UAV-borne gravimetry applications primarily span three domains: system research and development (R&D), geological studies, and exploration [24,128,135,136,138,147,149,152,153,155,156,157]. Most research focuses on system development, including INS/GNSS integration [136,157] and miniature system refinement [138,149]. Applied studies demonstrate successful implementation in earthquake research [150], Arctic exploration [155,156], mineral prospecting [128], and datum definition [148]. International projects like DroneSOM [159,160,161] showcase the technology’s potential for integrated geophysical surveys. Table 5 provides more details of these applications.
3.1.3. Unmanned Aerial Gamma-Ray Spectrometry and Radiometry
Gamma-Ray Spectometry (GRS) geophysical technologies are challenging to integrate with drones due to their bulkiness and traditional design [162,163]. New UAV-compatible spectrometer systems, designed within drone weight constraints and improved data processing methods, e.g., [164,165], show promise for enhanced survey efficiency and accessibility. This shift requires innovative equipment design and data analysis methods to maximize potential.
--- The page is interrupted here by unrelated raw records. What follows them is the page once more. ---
## src/rtl/uart_rx_deserializer.sv

```systemverilog
// uart_rx_deserializer: 8N1 UART receiver feeding a one-entry valid/ready output register.
//
// Ports:
//   clock         system clock
//   reset         asynchronous, active-high reset
//   io_rx         serial line, idle high, asynchronous to clock
//   io_enable     receiver enable; low in any non-idle state aborts the frame
//   io_out_valid  a received byte is held in the output register
//   io_out_ready  consumer accepts the held byte
//   io_out_bits   received byte
//   io_frame_err  one-cycle pulse: stop bit sampled low
//   io_overrun    one-cycle pulse: byte dropped because the output register was full
//   io_busy       receiver is not idle
//
// CLKS_PER_BIT must be 4 or more.

`timescale 1ns/1ps

module uart_rx_deserializer #(
    parameter int unsigned CLKS_PER_BIT = 868
) (
    input  logic       clock,
    input  logic       reset,
    input  logic       io_rx,
    input  logic       io_enable,
    output logic       io_out_valid,
    input  logic       io_out_ready,
    output logic [7:0] io_out_bits,
    output logic       io_frame_err,
    output logic       io_overrun,
    output logic       io_busy
);

    localparam int unsigned CntW = $clog2(CLKS_PER_BIT);
    localparam logic [CntW-1:0] HalfTarget = CntW'(CLKS_PER_BIT / 2 - 1);
    localparam logic [CntW-1:0] FullTarget = CntW'(CLKS_PER_BIT - 1);
    localparam logic [CntW-1:0] CntOne     = CntW'(1);

    typedef enum logic [2:0] {
        StIdle,
        StStart,
        StData,
        StStop,
        StWaitHigh
    } state_e;

    state_e          state_q;
    logic            rx_meta_q;
    logic            rx_s_q;
    logic [CntW-1:0] cnt_q;
    logic [2:0]      idx_q;
    logic [7:0]      shreg_q;
    logic            valid_q;
    logic [7:0]      bits_q;
    logic            frame_err_q;
    logic            overrun_q;

    logic [CntW-1:0] target;
    logic            sample;
    logic            deliver;

    // Two-flop synchronizer; reset to the idle (high) line level.
    always_ff @(posedge clock or posedge reset) begin
        if (reset) begin
            rx_meta_q <= 1'b1;
            rx_s_q    <= 1'b1;
        end else begin
            rx_meta_q <= io_rx;
            rx_s_q    <= rx_meta_q;
        end
    end

    // Start bit is checked at its middle; every later sample is a full bit period on.
    always_comb begin
        target  = (state_q == StStart) ? HalfTarget : FullTarget;
        sample  = (cnt_q == target);
        deliver = io_enable && (state_q == StStop) && sample && rx_s_q;
    end

    always_ff @(posedge clock or posedge reset) begin
        if (reset) begin
            state_q     <= StIdle;
            cnt_q       <= '0;
            idx_q       <= '0;
            shreg_q     <= '0;
            valid_q     <= 1'b0;
            bits_q      <= '0;
            frame_err_q <= 1'b0;
            overrun_q   <= 1'b0;
        end else begin
            frame_err_q <= 1'b0;
            overrun_q   <= 1'b0;

            // Output register: a delivery may coincide with the consumer taking the old byte.
            if (valid_q && io_out_ready) begin
                valid_q <= 1'b0;
            end
            if (deliver) begin
                if (!valid_q || io_out_ready) begin
                    bits_q  <= shreg_q;
                    valid_q <= 1'b1;
                end else begin
                    overrun_q <= 1'b1;
                end
            end

            if ((state_q != StIdle) && !io_enable) begin
                // Silent abort: no delivery, no error, output register untouched.
                state_q <= StIdle;
                cnt_q   <= '0;
            end else begin
                case (state_q)
                    StIdle: begin
                        if (io_enable && !rx_s_q) begin
                            state_q <= StStart;
                            cnt_q   <= '0;
                        end
                    end
                    StStart: begin
                        if (sample) begin
                            cnt_q <= '0;
                            if (rx_s_q) begin
                                state_q <= StIdle;  // false start
                            end else begin
                                state_q <= StData;
                                idx_q   <= '0;
                            end
                        end else begin
                            cnt_q <= cnt_q + CntOne;
                        end
                    end
                    StData: begin
                        if (sample) begin
                            cnt_q          <= '0;
                            shreg_q[idx_q] <= rx_s_q;
                            if (idx_q == 3'd7) begin
                                state_q <= StStop;
                            end else begin
                                idx_q <= idx_q + 3'd1;
                            end
                        end else begin
                            cnt_q <= cnt_q + CntOne;
                        end
                    end
                    StStop: begin
                        if (sample) begin
                            cnt_q <= '0;
                            // Leaving at mid-stop-bit leaves half a bit to catch the next start.
                            if (rx_s_q) begin
                                state_q <= StIdle;
                            end else begin
                                state_q     <= StWaitHigh;
                                frame_err_q <= 1'b1;
                            end
                        end else begin
                            cnt_q <= cnt_q + CntOne;
                        end
                    end
                    StWaitHigh: begin
                        // A held-low line (break) must not be mistaken for new start bits.
                        if (rx_s_q) begin
                            state_q <= StIdle;
                        end
                    end
                    default: begin
                        state_q <= StIdle;
                        cnt_q   <= '0;
                    end
                endcase
            end
        end
    end

    assign io_out_valid = valid_q;
    assign io_out_bits  = bits_q;
    assign io_frame_err = frame_err_q;
    assign io_overrun   = overrun_q;
    assign io_busy      = (state_q != StIdle);

endmodule

```

## config.mk

```make
export PLATFORM = sky130hd
export DESIGN_NAME = uart_rx_deserializer
export DESIGN_NICKNAME = d
export VERILOG_FILES = /design/src/rtl/uart_rx_deserializer.sv
export SDC_FILE = /design/constraint.sdc
export NUM_CORES = 1
export LEC_CHECK = 0
export ABC_AREA = 1
export BUFFER_PORTS_ARGS = -buffer_cell sky130_fd_sc_hd__buf_2
export CORE_UTILIZATION = 30
export CTS_CLUSTER_DIAMETER = 40
export DETAILED_ROUTE_END_ITERATION = 12
export PLACE_DENSITY_LB_ADDON = 0.1
export SETUP_SLACK_MARGIN = 0.15
export SYNTH_ARGS = -nofsm -noshare
export SYNTH_HDL_FRONTEND = slang
export SYNTH_SLANG_ARGS = --single-unit
```

## constraint.sdc

```tcl
create_clock -name clock -period 3.7 [get_ports clock]
set_clock_uncertainty 0.1 [all_clocks]
set_input_delay 0.74 -clock clock [delete_from_list [all_inputs] [get_ports clock]]
set_output_delay 0.74 -clock clock [all_outputs]
set_load 0.05 [all_outputs]
```

==> reports/qor.yml <==
status:
  status: "finished clean"
global_routing:
  grt_pass1_vias: 1613
  grt_pass1_wl_um: 7650
  grt_max_degree: 21
  grt_overflow: 0
  antenna_found_initial: 0
  track_usage: 0.138
sta:
  post-route-min-period_ps: 2190
  hold_viol: 0
  max_freq_mhz: 457
  slew_headroom: 0.472
  rsz0062_at_grt: "false"
  drv_slew: 0
  tns_ps: 0
  worstMarginPinSlew_ps: 790
  fin_crit_sh: 0.591
  setup_violations: 0
  timing.hold.ws_ps: 258
clock_network:
  ctsHoldBuffers: 0
  clockRootBuffer: "clkbuf_8"
  clk_pin_slew_ps: 80
  clockBufferDepth: 2
  clock-sinks: 37
  post_cts_buffers: 0
  htree_num_levels: 2
  cts_tree: "done"
  post_cts_resized: 0
  cts_made_buffers: 5
  clock_latency_ps: 290
drt:
  wl_um: 4230
  wl_per_cell_um: 11.9
  drtPass1Iterations: 4
  vias_per_cell: 4.59
  vias: 1634
  postRouteAntennaNets: 0
  first_iter_violations: 97
  drc_errors: 0
final_layout:
  final_common_cell: "nand2_1"
  drive_gt1_frac: 0.147
  final_cells: 356
  layout_common_cells: "nand2_1 (64), inv_1 (45), dfrtp_1 (35), nor2_1 (28), nand4_1 (23)"
  final_area_um2: 2250
  diodes: 0
  area_growth_pct: 12.4
  finalNetCount: 286
synthesis:
  avgSynthCellArea_um2: 7.74
  ys_ff_latch: 37
  yosysUniqueCellTypes: 29
  syn_inst: 258
  synth_nets: 266
  synth_area_um2: 2000
  synth-warning-count: 0
  ys_seq_area_frac: 0.465
floorplan:
  initial_core_util: 0.313
  die-area_um2: 6990
  die_h_um: 83.6
  die_x_um: 83.6
  num_rows: 29
  coreArea_um2: 6390
  io_pins: 17
worst_setup_path:
  cp_max_fo: 3
  cp-end-kind: "output pin"
  startpoint_type: "register"
  worstPathRequired_ps: 2860
  critical_path_class: "reg2out"
  cp.arrival_ps: 1350
place:
  dp_cells: 348
  gp_congestion: 0.778
  io_buffers: 16
  post_dp_cell_area_um2: 2160
  dp_hpwl_um: 3140
run:
  drv_cap: 0
power:
  ir_worst_vdd_mv: 0.153
  power_density_nw_per_um2: 483
  leakage_nw: 1.15
worst_hold_path:
  hp-class: "reg2reg"
==> metal layers <==
metal / vias to the layer above / wire length, um / global-route usage
li1: 863 / - / -
met1: 728 / 2170 / 0.195
met2: 37 / 1810 / 0.208
met3: 6 / 197 / 0.0346
met4: 0 / 62 / 0.0416
met5: - / 0 / 0
==> worst max-delay path: stages (launching register included) <==
cell and delay (ps):
dfrtp_1 410, inv_1 100, nand2_1 80, nor2_1 200, inv_1 60, buf_2 210
==> power by group <==
part | total (mW) | switching (mW) | internal (mW)
combinational | 0.320 | 0.234 | 0.0857
sequential | 0.483 | 0.0482 | 0.435
clock | 0.283 | 0.152 | 0.130
total | 1.09 | 0.435 | 0.651
==> cell usage after synthesis (all sizes together) <==
master  count  area, um2
dfrtp      35        876
nand3      14       87.6
a21oi       2       10.0
nor2       31        134
ha          3       37.5
nor3        5       36.3
o21bai      1       7.51
or2         1       8.76
clkbuf      3       11.3
inv        47        176
nor3b       1       7.51
nand4      23        144
o21ai      15       82.6
buf         1       11.3
a31oi       1       6.26
nand2      67        259
xnor2       1       8.76
dfstp       2       52.6
xor2        4       35.0
and3        1       6.26
==> final cells by class <==
| type | instances | area (um2) |
|---|---|---|
| clock buffers | 5 | 68.8 |
| clock inverters | 3 | 17.5 |
| fillers | 678 | 4140 |
| inverters | 47 | 176 |
| multi-input cells | 170 | 871 |
| flip-flops and latches | 37 | 928 |
| well taps | 77 | 96.3 |
| repair buffers | 17 | 87.6 |
==> worst paths after layout <==
| path | cells after the start | startpoint | slack (ps) | end |
|---|---|---|---|---|
| max | 5 | state_q[0] | 1510 | io_busy |
| min | 0 | rx_meta_q | 260 | rx_s_q |
| max reg2reg | 9 | state_q[0] | 1820 | cnt_q[5] |
| min reg2reg | 0 | rx_meta_q | 260 | rx_s_q |
| max in group asynchronous | 3 | reset | 2220 | rx_s_q |
| min in group asynchronous | 2 | reset | 470 | io_out_bits[0] |
==> sequential cells by signal, indices dropped and copies added, names as in the netlist <==
signal	cells
rx_meta_q	1
io_overrun	1
cnt_q	10
idx_q	3
state_q	3
rx_s_q	1
io_out_bits	8
shreg_q	8
io_out_valid	1
io_frame_err	1
==> kinds of logic (layout without fill, tap and decap cells) <==
family | count (synthesis) | after routing | synth area share
AO/OA/AOI/OAI | 19 | 19 | 0.0532
adder cells (fa/ha/maj) | 3 | 3 | 0.0188
buffers and inverters | 51 | 72 | 0.0996
XOR/XNOR | 5 | 5 | 0.0219
flip-flops | 37 | 37 | 0.465
AND/OR/NAND/NOR | 143 | 143 | 0.342
==> through the flow <==
| step | setup WS, ps | utilization | power [mW] |
|---|---|---|---|
| 2_1_floorplan | 1970 | - | 0.733 |
| 3_3_place_gp | 1660 | 0.338 | 0.815 |
| 3_5_place_dp | 1580 | 0.338 | 0.812 |
| 4_1_cts | 1490 | 0.352 | 1.10 |
| 5_1_grt | 1360 | 0.352 | 1.18 |
| 6_report | 1510 | 0.352 | 1.09 |
(Power assumes the default switching activity.)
UAV-borne GRS feasibility relies on precise gamma-ray radiation measurement in low-altitude environments with limited air attenuation [166,167]. UAVs use gamma-ray spectrometers to map soil properties, texture, and contamination [168], advancing from proof-of-concept to common practice [169,170]. Radiation mapper UAVs carry payloads suitable for efficiently mapping radionuclide activities [171]. UAV GRS combines ground-based and traditional airborne methods, using UAVs for gamma radiation investigations at lower altitudes, minimizing risks and costs, especially in smaller survey areas [170,172,173]. Radiometric surveys by UAVs are more common than spectrometric surveys due to lightweight UAV constraints, limiting traditional GRS methods’ effectiveness [172]. Ground-based GRS requires stops, while airborne GRS uses large-volume scintillation detectors for high-quality surveys [174]. Semiconductor detectors are expensive and less adopted compared to classical scintillation detectors, preferred for spectrometric measurements during movement [175,176,177]. Unmanned systems utilize heavy detection units with multiple crystals [172,175,176], impacting UAV flight time and range. Increasing UAV size is not cost-effective. Compact scintillation detectors offer economical and reliable data acquisition for geological mapping, ensuring high-quality outcomes in gamma-ray surveys [172,176,178].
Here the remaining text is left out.